A platemap defines the experimental setup for each well, such as cell lines, compound treatments, and its concentrations. To assign a new cell line to the replicate or modify the values of an existing cell line one can use

replicate_1.platemap.cell_line('CancerCellLine')
# or to directly define multiple concentrations across specific well ranges:
replicate_1.platemap.cell_line('CancerCellLine', 
                               {'B2:G3':0,'B4:G5':1, 'B6:G7':10,'B8:G9':100, 'B10:G11':1000})

In a jupyter notebook this will directly open an interactive input window. The resulting distribution will also be displayed.


Similarly, compounds can be defined using the same approach:

my_result.platemap.compound('CompoundName')

All wells with identical platemap values are interpreted as one experimental condition. These conditions can be listed using:

my_result.platemap.replicates()

which for the previous example returns:

{(('CancerCellLine', 0.0),): ['B2','B3','C2','C3','D2','D3','E2','E3','F2','F3','G2','G3'],
 (('CancerCellLine', 1.0),): ['B4','B5','C4','C5','D4','D5','E4','E5','F4','F5','G4','G5'],
 (('CancerCellLine', 10.0),): ['B6','B7','C6','C7','D6','D7','E6','E7','F6','F7','G6','G7'],
 (('CancerCellLine', 100.0),): ['B8','B9','C8','C9','D8','D9','E8','E9','F8','F9','G8','G9'],
 (('CancerCellLine', 1000.0),): ['B10','B11','C10','C11','D10','D11','E10','E11','F10','F11','G10','G11']}

Loading Data & Segmentation  

Once the relevant well positions have been specified, images can be loaded automatically. SpheroidPy therefore searches the selected folder for images that match the naming convention of the specified plate layout. Furthermore, filters can be applied to encounter for different channels.

replicate_1.load_images('path/to/data/folder',
                      ['PhaseContrast_channel_name','channel_name2'], # array of str that label files of each channel
                      ['green_channel_name'],['red_channel_name'], 
                      image_size=(1700,1270)) # image size (µm) in x- and y-direction

For all wells with shared values in the specified platemap, a separate SpheroidCollection will be created, as this corresponds to technical replicates of a single condition. The underlying LiveCellReplicate and Platemap will be permanently linked to the created SpheroidCollection and also stored in the hdf5-file of the experiment, so it can be reloaded or edited with no information being lost. If individual platemap values are modified later, the corresponding SpheroidSeries objects are automatically reassigned to the updated SpheroidCollection.

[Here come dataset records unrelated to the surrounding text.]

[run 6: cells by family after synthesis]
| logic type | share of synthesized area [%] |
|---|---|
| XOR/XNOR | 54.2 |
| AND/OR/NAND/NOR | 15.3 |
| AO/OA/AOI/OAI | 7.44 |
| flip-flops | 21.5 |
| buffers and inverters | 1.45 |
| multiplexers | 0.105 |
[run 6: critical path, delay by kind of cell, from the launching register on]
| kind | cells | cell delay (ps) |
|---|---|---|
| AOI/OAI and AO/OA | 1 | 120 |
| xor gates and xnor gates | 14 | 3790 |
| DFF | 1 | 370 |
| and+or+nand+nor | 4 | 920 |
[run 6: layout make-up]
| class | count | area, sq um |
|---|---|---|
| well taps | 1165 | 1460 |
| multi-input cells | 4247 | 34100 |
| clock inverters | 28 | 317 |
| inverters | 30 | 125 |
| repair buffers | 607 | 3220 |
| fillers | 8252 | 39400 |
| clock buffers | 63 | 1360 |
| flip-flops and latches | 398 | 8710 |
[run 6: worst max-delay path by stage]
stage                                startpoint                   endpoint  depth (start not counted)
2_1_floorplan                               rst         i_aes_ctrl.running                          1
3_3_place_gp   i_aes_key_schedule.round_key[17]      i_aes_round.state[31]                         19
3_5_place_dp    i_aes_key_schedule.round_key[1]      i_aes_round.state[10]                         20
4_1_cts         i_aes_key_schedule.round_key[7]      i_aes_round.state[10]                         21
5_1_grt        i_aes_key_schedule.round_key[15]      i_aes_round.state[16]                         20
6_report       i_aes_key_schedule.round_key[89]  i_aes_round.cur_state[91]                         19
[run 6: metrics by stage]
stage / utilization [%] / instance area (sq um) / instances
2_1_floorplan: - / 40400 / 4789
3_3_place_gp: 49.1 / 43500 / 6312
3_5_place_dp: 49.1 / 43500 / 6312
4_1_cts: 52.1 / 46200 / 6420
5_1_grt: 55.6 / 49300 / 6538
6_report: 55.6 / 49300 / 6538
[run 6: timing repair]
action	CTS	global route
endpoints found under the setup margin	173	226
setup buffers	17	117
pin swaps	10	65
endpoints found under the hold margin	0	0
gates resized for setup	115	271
This design comes from an exercise in tuning for small area, a short achievable clock period and few clock cycles per item on the open sky130 flow, not from production work. At most, simulation tests tie the RTL to the original design; equivalence was not proved. Function not checked in runs 3 and 4: the RTL went through the layout flow alone.

==> flow/design.v <==
`default_nettype none
package cwu_pkg;
    localparam int SEG_W      = 16;
    localparam int THRESH_W   = 32;
    localparam int TMO_CFG_W  = 24;
    localparam int CFG_DATA_W = 32;
    localparam int CFG_IDX_W  = 2;
    localparam int OUT_WIN_W  = 32;
    localparam int OUT_TMO_W  = 24;
    localparam int SQ_W       = 2 * SEG_W;
    localparam int DIV_STEPS  = SQ_W;
    localparam int CNT_W      = $clog2(DIV_STEPS);
    localparam logic [SEG_W-1:0]     SEG_RESET    = 16'd1000;
    localparam logic [THRESH_W-1:0]  THRESH_RESET = 32'd64000;
    localparam logic [TMO_CFG_W-1:0] CEIL_RESET   = 24'hFF_FFFF;
    localparam int                   INIT_TMO     = 1000;
    localparam logic OP_TIMEOUT = 1'b0;
    localparam logic OP_ACK     = 1'b1;
    typedef enum logic [CFG_IDX_W-1:0] {
        REG_SEGMENT_SIZE = 2'd0,
        REG_SSTHRESH     = 2'd1,
        REG_INIT_TIMEOUT = 2'd2,
        REG_CEILING      = 2'd3
    } cfg_reg_t;
    typedef struct packed {
        logic accept;
        logic square;
        logic div_step;
        logic commit;
    } cwu_cmd_t;
    typedef struct packed {
        logic need_div;
        logic out_free;
    } cwu_status_t;
endpackage
`default_nettype wire
`default_nettype none
module tcp_congestion_window_update #(
    parameter int WINDOW_BITS  = 32,
    parameter int TIMEOUT_BITS = 24
) (
    input  wire logic                             clk,
    input  wire logic                             rst_n,
    input  wire logic                             cfg_write,
    input  wire logic [cwu_pkg::CFG_IDX_W-1:0]    cfg_index,
    input  wire logic [cwu_pkg::CFG_DATA_W-1:0]   cfg_data,
    input  wire logic                             in_valid,
    output logic                                  in_ready,
    input  wire logic                             operation,
    input  wire logic                             new_data_acked,
    output logic                                  out_valid,
    input  wire logic                             out_ready,
    output logic [cwu_pkg::OUT_WIN_W-1:0]         window,
    output logic [cwu_pkg::OUT_TMO_W-1:0]         timeout_value,
    output logic                                  retransmit,
    output logic                                  restart_timer,
    output logic                                  in_avoidance
);
    localparam logic [1:0] ST_IDLE = 2'd0;
    localparam logic [1:0] ST_DIV  = 2'd1;    
    localparam logic [1:0] ST_FIN  = 2'd2;    
    logic [15:0] seg_reg;
    logic [31:0] thr_reg;
    logic [23:0] ceil_reg;
    logic [31:0] sq_reg;
    logic        sq_busy;
    logic [3:0]  sq_cnt;
    logic        sq_bit;       
    logic [31:0] win_reg;
    logic [23:0] tmo_reg;
    logic        ov_reg;
    logic        rex_reg;
    logic        avo_reg;
    logic        f0v, f0op, f0nd;
    logic        f1v, f1op, f1nd;
    logic [1:0]  st;
    logic [31:0] rem_reg;
    logic [31:0] q_reg;
    logic [4:0]  j_reg;        
    logic [1:0]  nbp_reg;      
    logic [4:0]  m_reg;        
    logic        qz_reg;       
    logic        stale_reg;    
    logic        avoid;
    logic        free;
    logic        push;
    logic        head_div;
    logic [4:0]  msb_w;
    logic [4:0]  msb_s;
    logic [5:0]  kdiff;
    logic [4:0]  m_next;
    logic        qz_next;
    logic [33:0] sx;
    logic [31:0] rem_init;
    logic [4:0]  psel;
    logic [1:0]  nbp_next;
    logic [32:0] r1s, d1, r2s, d2;
    logic        f1, f2;
    logic [31:0] r1, r2;
    logic        fin_c;
    logic [30:0] fin_hi;
    logic [31:0] add_a;
    logic [31:0] add_b;
    logic [32:0] add_s;
    logic [31:0] ss_sat;
    logic [31:0] fin_sat;
    logic [24:0] tmo_dbl;
    logic [23:0] tmo_new;
    logic        pop;
    logic        commit_nd;    
    logic        commit_fin;   
    logic        start;        
    logic        load_start;
    logic        is_to, is_dup, is_ss, is_dz;
    assign avoid    = win_reg >= thr_reg;
    assign free     = !ov_reg || out_ready;
    assign push     = in_valid && !f1v;
    assign head_div = f0op && f0nd;
    always_comb begin
        msb_w = '0;
        msb_s = '0;
        for (int i = 0; i < 32; i++) begin
            if (win_reg[i]) msb_w = i[4:0];
            if (sq_reg[i])  msb_s = i[4:0];
        end
    end
    assign kdiff   = {1'b0, msb_s} - {1'b0, msb_w};
    assign qz_next = kdiff[5] || (sq_reg == '0);
    assign m_next  = 5'((kdiff[4:0] + 5'd1) >> 1) | {kdiff[4:0] == 5'd31, 4'd0};
    assign sx       = {1'b0, sq_reg, 1'b0};
    assign rem_init = 32'(sq_reg[31:1] >> {m_reg, 1'b0});
    assign psel     = (st == ST_DIV) ? j_reg - 5'd1 : m_reg;
    assign nbp_next = sx[{psel, 1'b0} +: 2];
    assign r1s = {rem_reg, nbp_reg[1]};
    assign d1  = r1s - {1'b0, win_reg};
    assign f1  = !d1[32];
    assign r1  = f1 ? d1[31:0] : r1s[31:0];
    assign r2s = {r1, nbp_reg[0]};
    assign d2  = r2s - {1'b0, win_reg};
    assign f2  = !d2[32];
    assign r2  = f2 ? d2[31:0] : r2s[31:0];
    assign fin_c   = win_reg[0] & f1;
    assign fin_hi  = win_reg[31:1] + q_reg[30:0] + {30'd0, fin_c};
    assign fin_sat = ({1'b0, win_reg[31:1]} + {1'b0, q_reg[30:0]} + {31'd0, fin_c}) > 32'h7FFF_FFFF
                     ? 32'hFFFF_FFFF : {fin_hi, win_reg[0] ^ f1};
    assign add_a   = sq_busy ? {sq_reg[30:0], 1'b0} : win_reg;
    assign add_b   = sq_busy ? (sq_bit ? {16'd0, seg_reg} : 32'd0) : {16'd0, seg_reg};
    assign add_s   = {1'b0, add_a} + {1'b0, add_b};
    assign ss_sat  = add_s[32] ? 32'hFFFF_FFFF : add_s[31:0];
    assign tmo_dbl = {tmo_reg, 1'b0};
    assign tmo_new = (tmo_dbl > {1'b0, ceil_reg}) ? ceil_reg : tmo_dbl[23:0];
    assign is_to  = !f0op;
    assign is_dup = f0op && !f0nd;
    assign is_ss  = head_div && !avoid;
    assign is_dz  = head_div && avoid && (qz_reg || win_reg == '0);   
    always_comb begin
        commit_nd  = 1'b0;
        commit_fin = 1'b0;
        start      = 1'b0;
        if (!sq_busy) begin
            if (st == ST_FIN) begin
                commit_fin = free;
                start      = free && f0v && head_div && !qz_reg && !stale_reg;
            end else if (st == ST_IDLE && f0v) begin
                if (head_div && avoid && !is_dz)
                    start = !stale_reg;
                else
                    commit_nd = free && !(is_dz && stale_reg);
            end
        end
    end
    assign pop        = commit_nd || start;
    assign load_start = (st == ST_IDLE) || (st == ST_FIN && free);
    always_ff @(posedge clk or negedge rst_n) begin
        if (!rst_n) begin
            seg_reg   <= 16'd1000;
            thr_reg   <= 32'd64000;
            ceil_reg  <= 24'hFF_FFFF;
            sq_reg    <= 32'd1000000;
            sq_busy   <= 1'b0;
            sq_cnt    <= 4'd0;
            win_reg   <= 32'd1000;
            tmo_reg   <= 24'd1000;
            ov_reg    <= 1'b0;
            f0v       <= 1'b0;
            f1v       <= 1'b0;
            st        <= ST_IDLE;
            stale_reg <= 1'b1;
        end else begin
            if (cfg_write) begin
                case (cfg_index)
                    2'd0: begin
                        seg_reg <= cfg_data[15:0];
                        sq_busy <= 1'b1;
                        sq_cnt  <= 4'd15;
                        sq_reg  <= '0;
                    end
                    2'd1: thr_reg  <= cfg_data;
                    2'd3: ceil_reg <= cfg_data[23:0];
                    default: ;
                endcase
            end
            if (sq_busy && !(cfg_write && cfg_index == 2'd0)) begin
                sq_reg <= add_s[31:0];
                sq_cnt <= sq_cnt - 4'd1;
                if (sq_cnt == 4'd0)
                    sq_busy <= 1'b0;
            end
            if (pop) begin
                f0v <= f1v || push;
                f1v <= 1'b0;
            end else if (push) begin
                if (f0v) f1v <= 1'b1;
                else     f0v <= 1'b1;
            end
            if (commit_nd || commit_fin)
                ov_reg <= 1'b1;
            else if (out_ready)
                ov_reg <= 1'b0;
            if (commit_fin) begin
                win_reg <= fin_sat;
            end else if (commit_nd) begin
                if (is_to) begin
                    win_reg <= {16'd0, seg_reg};
                    tmo_reg <= tmo_new;
                end else if (is_ss) begin
                    win_reg <= ss_sat;
                end else if (is_dz && win_reg == '0) begin
                    win_reg <= 32'hFFFF_FFFF;
                end
            end
            stale_reg <= (commit_nd && is_to) || sq_busy;
            if (start)
                st <= (m_reg == 5'd0) ? ST_FIN : ST_DIV;
            else if (commit_fin)
                st <= ST_IDLE;
            else if (st == ST_DIV && j_reg == 5'd1)
                st <= ST_FIN;
        end
    end
    always_ff @(posedge clk) begin
        if (cfg_write && cfg_index == 2'd0)
            sq_bit <= cfg_data[15];
        else
            sq_bit <= seg_reg[sq_cnt - 4'd1];
        m_reg  <= m_next;
        qz_reg <= qz_next;
        if (pop) begin
            f0op <= f1v ? f1op : operation;
            f0nd <= f1v ? f1nd : new_data_acked;
        end else if (push && !f0v) begin
            f0op <= operation;
            f0nd <= new_data_acked;
        end
        if (push && f0v && !pop) begin
            f1op <= operation;
            f1nd <= new_data_acked;
        end
        if (commit_nd) begin
            rex_reg <= is_to;
            avo_reg <= avoid;
        end else if (commit_fin) begin
            rex_reg <= 1'b0;
            avo_reg <= 1'b1;
        end
        if (st == ST_DIV) begin
            rem_reg <= r2;
            q_reg   <= {q_reg[29:0], f1, f2};
            j_reg   <= j_reg - 5'd1;
            nbp_reg <= nbp_next;
        end else if (load_start) begin
            rem_reg <= rem_init;
            q_reg   <= '0;
            j_reg   <= m_reg;
            nbp_reg <= nbp_next;
        end
    end
    assign in_ready      = !f1v;
    assign out_valid     = ov_reg;
    assign window        = win_reg;
    assign timeout_value = tmo_reg;
    assign retransmit    = rex_reg;
    assign restart_timer = rex_reg;
    assign in_avoidance  = avo_reg;
endmodule
`default_nettype wire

Previously introduced operations - such as the segmentation() or metric() methods - remain applicable at the LiveCellReplicate level and are consistently propagated across the hierarchical data structure.

Visualising the Data  

Interactive visualisation of a LiveCellReplicate.

The propagated show() method offers an interactive overview of the LiveCellReplicate and its associated Platemap. It can be used to inspect the plate layout, review segmentation results and evaluate per-well metrics.